General Performance Evaluation for Competitive Resource Allocation Games via Unseen Payoff Estimation
N'yoma Diamond, Fabricio Murai
TL;DR
The paper introduces a generalized payoff L_p for competitive resource allocation games to unify performance evaluation across varying feedback regimes, including bandit and semi-bandit settings. It defines two core metrics, Max Payoff and Expected Payoff, and proposes uncertainty-aware estimators—Observable Max Payoff, Supremum Payoff, and Observable Expected Payoff—computed via feasible opponent decision sets and under a Uniform Decision Assumption. Using Colonel Blotto as a case study, it develops a graph-based model (decision graph) and pruning/bounding techniques to efficiently identify feasible opponent decisions and tighten estimates, with proofs and empirical validation showing near-ground-truth accuracy across diverse configurations.
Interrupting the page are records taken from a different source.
[src/rtl/mips_pkg.sv]
// Shared definitions for the MIPS datapath: default widths, the hardwired zero
// register index and the writeback bus bundle driven by the WB stage.
package mips_pkg;

  localparam int DEF_DATA_W = 32;
  localparam int DEF_ADDR_W = 5;

  localparam logic [DEF_ADDR_W-1:0] REG_ZERO = 5'd0;

  typedef struct packed {
    logic                  RegWrite;
    logic [DEF_ADDR_W-1:0] WriteReg;
    logic [DEF_DATA_W-1:0] WriteData;
  } wb_bus_t;

endpackage

[src/rtl/reg_scoreboard.sv]
// Pending-write scoreboard: one bit per architectural register marking a load
// still in flight. Issue sets, kill or writeback clears, issue wins because it
// belongs to the younger instruction. Pending outputs are masked by a same-cycle
// writeback so the hazard resolves together with the operand bypass.
module reg_scoreboard
  import mips_pkg::*;
#(
  parameter int ADDR_W = DEF_ADDR_W
) (
  input  logic              clk,
  input  logic              reset,
  input  logic              IssueValid,
  input  logic [ADDR_W-1:0] IssueReg,
  input  logic              KillValid,
  input  logic [ADDR_W-1:0] KillReg,
  input  logic              RegWrite,
  input  logic [ADDR_W-1:0] WriteReg,
  input  logic [ADDR_W-1:0] ReadReg1,
  input  logic [ADDR_W-1:0] ReadReg2,
  output logic              Pending1,
  output logic              Pending2
);

  localparam int NREG = 1 << ADDR_W;

  logic [NREG-1:0] pend_q;
  logic [NREG-1:0] pend_d;

  // Next-state per index: issue set, else kill clear, else writeback clear, else hold.
  always_comb begin
    pend_d = pend_q;
    for (int r = 1; r < NREG; r++) begin
      if (IssueValid && (IssueReg == ADDR_W'(r))) begin
        pend_d[r] = 1'b1;
      end else if (KillValid && (KillReg == ADDR_W'(r))) begin
        pend_d[r] = 1'b0;
      end else if (RegWrite && (WriteReg == ADDR_W'(r))) begin
        pend_d[r] = 1'b0;
      end
    end
    // Register zero is constant and can never await a load.
    pend_d[0] = 1'b0;
  end

  // Pending-bit array with synchronous clear.
  always_ff @(posedge clk) begin
    if (reset) begin
      pend_q <= '0;
    end else begin
      pend_q <= pend_d;
    end
  end

  // Operand hazard flags, cancelled by a writeback landing this very cycle.
  always_comb begin
    Pending1 = pend_q[ReadReg1] && !(RegWrite && (WriteReg == ReadReg1));
    Pending2 = pend_q[ReadReg2] && !(RegWrite && (WriteReg == ReadReg2));
  end

endmodule

[src/rtl/regfile_wb.sv]
// Architectural register file terminating the writeback path. Owns the storage
// array, the write-to-read bypass for both decode operands and the raw debug
// port; the load-use scoreboard lives in reg_scoreboard.
module regfile_wb
  import mips_pkg::*;
#(
  parameter int DATA_W = DEF_DATA_W,
  parameter int ADDR_W = DEF_ADDR_W
) (
  input  logic              clk,
  input  logic              reset,
  input  logic              RegWrite,
  input  logic [ADDR_W-1:0] WriteReg,
  input  logic [DATA_W-1:0] WriteData,
  input  logic [ADDR_W-1:0] ReadReg1,
  input  logic [ADDR_W-1:0] ReadReg2,
  output logic [DATA_W-1:0] ReadData1,
  output logic [DATA_W-1:0] ReadData2,
  input  logic              IssueValid,
  input  logic [ADDR_W-1:0] IssueReg,
  input  logic              KillValid,
  input  logic [ADDR_W-1:0] KillReg,
  output logic              Pending1,
  output logic              Pending2,
  output logic              Stall,
  input  logic [ADDR_W-1:0] DbgReg,
  output logic [DATA_W-1:0] DbgData
);

  localparam int NREG = 1 << ADDR_W;

  logic [DATA_W-1:0] regs_q [NREG];
  logic [DATA_W-1:0] regs_d [NREG];
  logic              wr_en;

  // Writes to register zero are discarded so it always reads as zero.
  assign wr_en = RegWrite && (WriteReg != '0);

  // Storage next state: only the addressed register changes on a valid write.
  always_comb begin
    regs_d = regs_q;
    if (wr_en) begin
      regs_d[WriteReg] = WriteData;
    end
    regs_d[0] = '0;
  end

  // Register array with synchronous clear; reset overrides a concurrent write.
  always_ff @(posedge clk) begin
    if (reset) begin
      for (int i = 0; i < NREG; i++) begin
        regs_q[i] <= '0;
      end
    end else begin
      regs_q <= regs_d;
    end
  end

  // Operand read: zero register, else same-cycle writeback, else stored value.
  function automatic logic [DATA_W-1:0] read_port(
    input logic [ADDR_W-1:0] idx,
    input logic [DATA_W-1:0] stored
  );
    if (idx == '0) begin
      return '0;
    end else if (RegWrite && (WriteReg == idx)) begin
      return WriteData;
    end else begin
      return stored;
    end
  endfunction

  // Bypassed operand reads and the raw debug read.
  always_comb begin
    ReadData1 = read_port(ReadReg1, regs_q[ReadReg1]);
    ReadData2 = read_port(ReadReg2, regs_q[ReadReg2]);
    DbgData   = (DbgReg == '0) ? '0 : regs_q[DbgReg];
  end

  reg_scoreboard #(
    .ADDR_W(ADDR_W)
  ) u_scoreboard (
    .clk        (clk),
    .reset      (reset),
    .IssueValid (IssueValid),
    .IssueReg   (IssueReg),
    .KillValid  (KillValid),
    .KillReg    (KillReg),
    .RegWrite   (RegWrite),
    .WriteReg   (WriteReg),
    .ReadReg1   (ReadReg1),
    .ReadReg2   (ReadReg2),
    .Pending1   (Pending1),
    .Pending2   (Pending2)
  );

  assign Stall = Pending1 | Pending2;

endmodule

[config.mk]
export PLATFORM = sky130hd
export DESIGN_NAME = regfile_wb
export DESIGN_NICKNAME = d
export VERILOG_FILES = /design/src/rtl/mips_pkg.sv /design/src/rtl/reg_scoreboard.sv /design/src/rtl/regfile_wb.sv
export SDC_FILE = /design/constraint.sdc
export NUM_CORES = 2
export LEC_CHECK = 0
export CAP_MARGIN = 30
export CORE_MARGIN = 5
export CORE_UTILIZATION = 30
export CTS_CLUSTER_DIAMETER = 120
export DETAILED_ROUTE_END_ITERATION = 16
export GPL_TIMING_DRIVEN = 0
export PLACE_DENSITY = 0.43
export SETUP_SLACK_MARGIN = 0.15
export SLEW_MARGIN = 5
export SYNTH_ARGS = -nofsm -noshare
export SYNTH_HDL_FRONTEND = slang
export SYNTH_HIERARCHICAL = 1
export SYNTH_SLANG_ARGS = --single-unit
[constraint.sdc]
create_clock -name clk -period 5.2 [get_ports clk]
set_clock_uncertainty 0.15 [all_clocks]
set_input_delay 1.04 -clock clk [delete_from_list [all_inputs] [get_ports clk]]
set_output_delay 1.04 -clock clk [all_outputs]
set_load 0.01 [all_outputs]
# Yosys cells after proc, flatten, opt, wreduce, memory -nomap -nowiden
# Cells that the tools add are included.
# classes
addsub	0
n_mul	0
div	0
n_lt_le_gt_ge	7
eq_ne	95
shifts	0
mux	114
bitwise	5
reduce_logical	136
# ops
cell	n
$bwmux 1024	1
$bmux 32 s5	3
$mux 32	12
$eq 5x5->1 const B	48
$demux 32 s5	1
$eq 5x4->1 const B	24
$logic_and 1x1->1	99
$mux 1	95
$reduce_bool 3->1	31
$eq 5x3->1 const B	12
$eq 5x2->1 const B	6
$ge 6x6->1 const B	4
$not 5->6	4
$eq 5x1->1 const B	3
$logic_not 5->1	3
$lt 5x6->1 const B	2
$bmux 1 s5	2
$eq 5x5->1	2
$lt 6x1->1 const B	1
$reduce_bool 5->1	1
$logic_not 1->1	2
$or 1x1->1	1
# word_totals
ff_bits	1056
latch_bits	0
mem_bits_rw	0
rom_bits	0
inputBits	67
elab_cells	421
memories	0

# Logic depth before layout (Yosys ltp)
# logic_depth
depth_word	6
depth_mapped	10

# Hierarchy
# The synthesis kept the hierarchy.
# by_module_without_submodules
module	n_inst	cells_per_inst	area_each_um2	seq_area_each_um2
regfile_wb	1	6502	58675.0	19859.0
reg_scoreboard	1	253	2319.7	620.6

# Worst setup path before layout
# No wires, ideal clock.
# synth_timing
kind	in2out
from	in DbgReg[1]
to	out DbgData[17]
arrival_ns	2.934
required_time_ns	4.010
path_slack_ns	1.076
path_stages	6
n_path_buf	3
path_cell_list	buf_2 clkbuf_1 clkbuf_1 mux4_2 mux4_2 mux2_2
# synth_between
elab_chain_cells	5
word_cells_on_any_way	6
classes_between	mux (4); bitwise (1); reduce/logical (1)
# synth_lines
item	line	text
from (decl)	regfile_wb.sv:26	input logic [ADDR_W-1:0] DbgReg,
$not 5->6 (not written as such)	regfile_wb.sv:77	DbgData = (DbgReg == '0) ? '0 : regs_q[DbgReg];
$bmux 32 s5	regfile_wb.sv:77	
$mux 32 (not written as such) (2 in a row)	regfile_wb.sv:77	
$mux 32 (*)	regfile_wb.sv:77	
to (decl)	regfile_wb.sv:27	output logic [DATA_W-1:0] DbgData
# Every way passes the cells marked *; elsewhere a longest branch is shown, timed or not. The select of a mux whose other input is x is not followed.

# Worst setup path after layout
# layout_timing
from	in DbgReg[0]
to	out DbgData[3]
# Same word-level chain as after synthesis.

==> out/metrics.csv <==
stage,metric,value,unit
sta,post-route-period-util,99.6,%
grt,grt.overflow.total,0,
worst_hold_path,timing.hold.worst.class,reg -> reg,
synth,synthesis.instances,6755,
synth,synth_top_area_share,33.6,%
grt,first_global_vias,58300,
grt,grt_start_max_net_pins,17,
layout,post_route_cells_drive_above_1_share,25.0,%
placed_design,estimated_wirelength_of_the_detail_placed_design,353,mm
layout,multi_input_comb_area,0.0393,mm²
worst_setup_path,crit_arrival,3990,ps
synth,yosys_warnings,6,
drt,dr.first_iter.drc_count,9402,
synth,postSynthNetCount,6822,
die,fp.coreArea,0.202,mm²
sta,finalSetupViolations,0,
power,max-vdd-ir-drop,0.000389,V
die,die-width,461,µm
die,rows,165,
worst_setup_path,worstSetupEndpointType,primary output,
grt,globalRouteTotalUtil,41.1,%
power,cell_leakage_power,0.0255,µW
clock_tree,root_buffer,sky130_fd_sc_hd__clkbuf_16,
placed_design,place.gp.congestion,1.05,
grt,wire_length_of_the_first_global_routing_pass,576,mm
layout,postLayoutCoreUtil,38.2,%
clock_tree,cts_made_buffers,134,
sta,report.final.slew_viol_count,0,
sta,max_clock_freq,193,MHz
layout,finish.net_count,7289,
placed_design,portBuffers,124,
grt,globalRouteMet3Util,15.7,%
drt,drt-vias-per-instance,6.35,
clock_tree,hold_buffers,0,
sta,rsz0062_at_grt,true,
drt,post_drt_wl_per_cell,44.9,µm
clock_tree,clock_latency_of_the_later_clocked_register_in_the_worst_skew_pair,820,ps
worst_setup_path,setup.worst_path.start_class,primary input,
grt,groute.layer.met2.usage,59.1,%
sta,fin_hold_ws,331,ps
sta,max_slew.worst_pin.slew,1220,ps
synth,yosys_most_used_dff,sky130_fd_sc_hd__dfxtp_1,
sta,layout_min_cycle_time,5180,ps
power,power_density,282,mW/mm²
drt,postRouteWirelength,450,mm
worst_setup_path,timing_worst_setup_path_type,in -> out,
synth,most_common_cell_in_the_synthesized_netlist,sky130_fd_sc_hd__nand2_1,
clock_tree,cts_tree,built,
die,die-area,0.212,mm²
layout,num-fill-cells,20600,
placed_design,dpl_worst_slack,-2430,ps
synth,netlist_top_cells_area,"sky130_fd_sc_hd__dfxtp_1 34%, sky130_fd_sc_hd__mux4_2 24%, sky130_fd_sc_hd__nand2_1 13%",
clock_tree,h-tree-depth,4,
synth,synthArstFlopShare,0,%
layout,ff_latch_area,0.0205,mm²
layout,flow.area_growth_from_synthesis,26.7,%
sta,slack_of_the_critical_path,23.2,ps
worst_setup_path,crit_fanout,10,
grt,initial_antenna_violation_count,39,
drt,drt_pre_antenna_iters,6,
layout,instances_no_fill,10000,
sta,timing.slew.headroom,18.6,%
die,boundaryPins,166,
sta,final-hold-violation-count,0,
synth,synth_sequential_area_ratio,33.6,%
drt,detail_route.drc_violations,0,
grt,grt-busiest-layer,met2,
synth,synthesis.area,0.0610,mm²
synth,synth-seq-cells,1023,
synth,synth.top_cells.by_count,"2059 x sky130_fd_sc_hd__nand2_1, 1070 x sky130_fd_sc_hd__a21oi_1, 1023 x sky130_fd_sc_hd__dfxtp_1, 663 x sky130_fd_sc_hd__mux4_2, 582 x sky130_fd_sc_hd__clkbuf_1",
drt,final_antenna_net_count,0,
drt,dr_total_vias,63600,
placed_design,dpl.cell_count,9654,
synth,synth_enable_flop_cells,0,
synth,postSynthAreaPerCell,9.03,µm²
clock_tree,worst_setup_hold_path_clk_slew,60,ps
worst_setup_path,cp_data_required_time,4010,ps
grt,global_routing_met1_resource_utilization,50.5,%
clock_tree,number_of_buffers_on_the_longest_clock_path,3,
synth,synthDistinctLibCells,69,
outcome,result_of_the_run,finished clean,
clock_tree,cts.sinks,1023,
sta,tns_setup,0,ps
die,start_util,30.1,%
synth,cell_accounting_for_the_most_synthesized_area,sky130_fd_sc_hd__dfxtp_1,
flow_run,max-cap-violations,0,
die,die_height,461,µm
cell families after synthesis:
group | synth area share [%]
AOI/OAI and AO/OA | 15.2
xor gates and xnor gates | 0.287
buffers and inverters | 5.22
DFF | 33.6
muxes | 30.0
and+or+nand+nor | 15.8
per-layer routing:
metal	share of wire, %	vias up
met3	12	1179
met2	41	4638
li1	-	25500
met1	38	32300
met5	0.033	-
met4	8.4	11
layout by cell type (no fill, tap or decap), types with 20 or more instances in the layout:
master	instances
sky130_fd_sc_hd__a21oi_1	1034
sky130_fd_sc_hd__a21oi_2	27
sky130_fd_sc_hd__a221oi_1	48
sky130_fd_sc_hd__a22o_1	42
sky130_fd_sc_hd__a22oi_1	150
sky130_fd_sc_hd__a22oi_2	53
sky130_fd_sc_hd__buf_12	57
sky130_fd_sc_hd__buf_16	42
sky130_fd_sc_hd__buf_2	20
sky130_fd_sc_hd__buf_4	93
sky130_fd_sc_hd__buf_6	74
sky130_fd_sc_hd__buf_8	87
sky130_fd_sc_hd__clkbuf_1	474
sky130_fd_sc_hd__clkbuf_16	153
sky130_fd_sc_hd__clkbuf_2	64
sky130_fd_sc_hd__clkbuf_4	38
sky130_fd_sc_hd__clkbuf_8	54
sky130_fd_sc_hd__clkdlybuf4s50_1	60
sky130_fd_sc_hd__clkinv_2	20
sky130_fd_sc_hd__dfxtp_1	1023
sky130_fd_sc_hd__dlygate4sd2_1	36
sky130_fd_sc_hd__mux2_2	126
sky130_fd_sc_hd__mux2i_1	141
sky130_fd_sc_hd__mux4_2	663
sky130_fd_sc_hd__nand2_1	2054
sky130_fd_sc_hd__nand3_1	44
sky130_fd_sc_hd__nor2_1	128
sky130_fd_sc_hd__nor2b_1	23
sky130_fd_sc_hd__o22ai_1	25
per-stage QoR:
stage               power, µW  cell area [µm²]
floorplan                9390            61000
global placement        11100            65600
detailed placement      11200            67200
CTS                     21600            76700
global route            22100            77300
finish                  21800            77300
registers in the layout, indices dropped and copies added (netlist names):
signal	flops
u_scoreboard/pend_q	31
regs_q	992
area by class of cell:
| cell class | count | area share [%] |
|---|---|---|
| Sequential cell | 1023 | 26.5 |
| Clock inverter | 48 | 0.837 |
| Multi-Input combinational cell | 4968 | 50.8 |
| Inverter | 5 | 0.0372 |
| Tap cell | 2672 | 4.32 |
| Antenna cell | 19 | 0.0615 |
| Buffer | 758 | 7.01 |
| Timing Repair Buffer | 332 | 5.23 |
| Clock buffer | 190 | 5.20 |
where the power goes:
| part | internal (µW) | total, µW | switching [µW] |
|---|---|---|---|
| sequential | 7900 | 7970 | 71.3 |
| combinational | 1110 | 3610 | 2510 |
| clock | 6030 | 10300 | 4220 |
| total | 15000 | 21800 | 6800 |
worst max-delay path: stages:
cell                              delay [ps]
sky130_fd_sc_hd__buf_6                   190
sky130_fd_sc_hd__buf_12                  240
sky130_fd_sc_hd__buf_12                  290
sky130_fd_sc_hd__buf_12                  260
sky130_fd_sc_hd__buf_8                   300
sky130_fd_sc_hd__mux2i_1                 400
sky130_fd_sc_hd__nor2_1                   70
sky130_fd_sc_hd__a311oi_1                420
sky130_fd_sc_hd__a21oi_4                 170
sky130_fd_sc_hd__clkdlybuf4s50_1         540
path summary, 6_finish.rpt:
path / start / end / slack (ps) / cells after the start
setup / recovery: DbgReg[0] / DbgData[3] / 20 / 10
hold reg to reg: regs_q[820] / regs_q[820] / 330 / 2
hold / removal: regs_q[820] / regs_q[820] / 330 / 2
setup reg to reg: regs_q[448] / regs_q[448] / 4010 / 2
timing repair:
action | in CTS | in global routing
cloned | 3 | 1
gates resized for setup | 1051 | 67
buffers inserted | 74 | 20
pin swaps | 82 | 36
setup endpoints to repair | 98 | 41
Power figures use the tool's default switching activity.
The findings enable problem-agnostic evaluation of resource-allocation algorithms in mutually adaptive adversarial settings, with practical implications for cybersecurity, economics, and related domains.
Abstract
Many high-stakes decision-making problems, such as those found within cybersecurity and economics, can be modeled as competitive resource allocation games. In these games, multiple players must allocate limited resources to overcome their opponent(s), while minimizing any induced individual losses. However, existing means of assessing the performance of resource allocation algorithms are highly disparate and problem-dependent. As a result, evaluating such algorithms is unreliable or impossible in many contexts and applications, especially when considering differing levels of feedback. To resolve this problem, we propose a generalized definition of payoff which uses an arbitrary user-provided function. This unifies performance evaluation under all contexts and levels of feedback. Using this definition, we develop metrics for evaluating player performance, and estimators to approximate them under uncertainty (i.e., bandit or semi-bandit feedback). These metrics and their respective estimators provide a problem-agnostic means to contextualize and evaluate algorithm performance. To validate the accuracy of our estimator, we explore the Colonel Blotto ($\mathcal{CB}$) game as an example. To this end, we propose a graph-pruning approach to efficiently identify feasible opponent decisions, which are used in computing our estimation metrics. Using various resource allocation algorithms and game parameters, a suite of $\mathcal{CB}$ games are simulated and used to compute and evaluate the quality of our estimates. These simulations empirically show our approach to be highly accurate at estimating the metrics associated with the unseen outcomes of an opponent's latent behavior.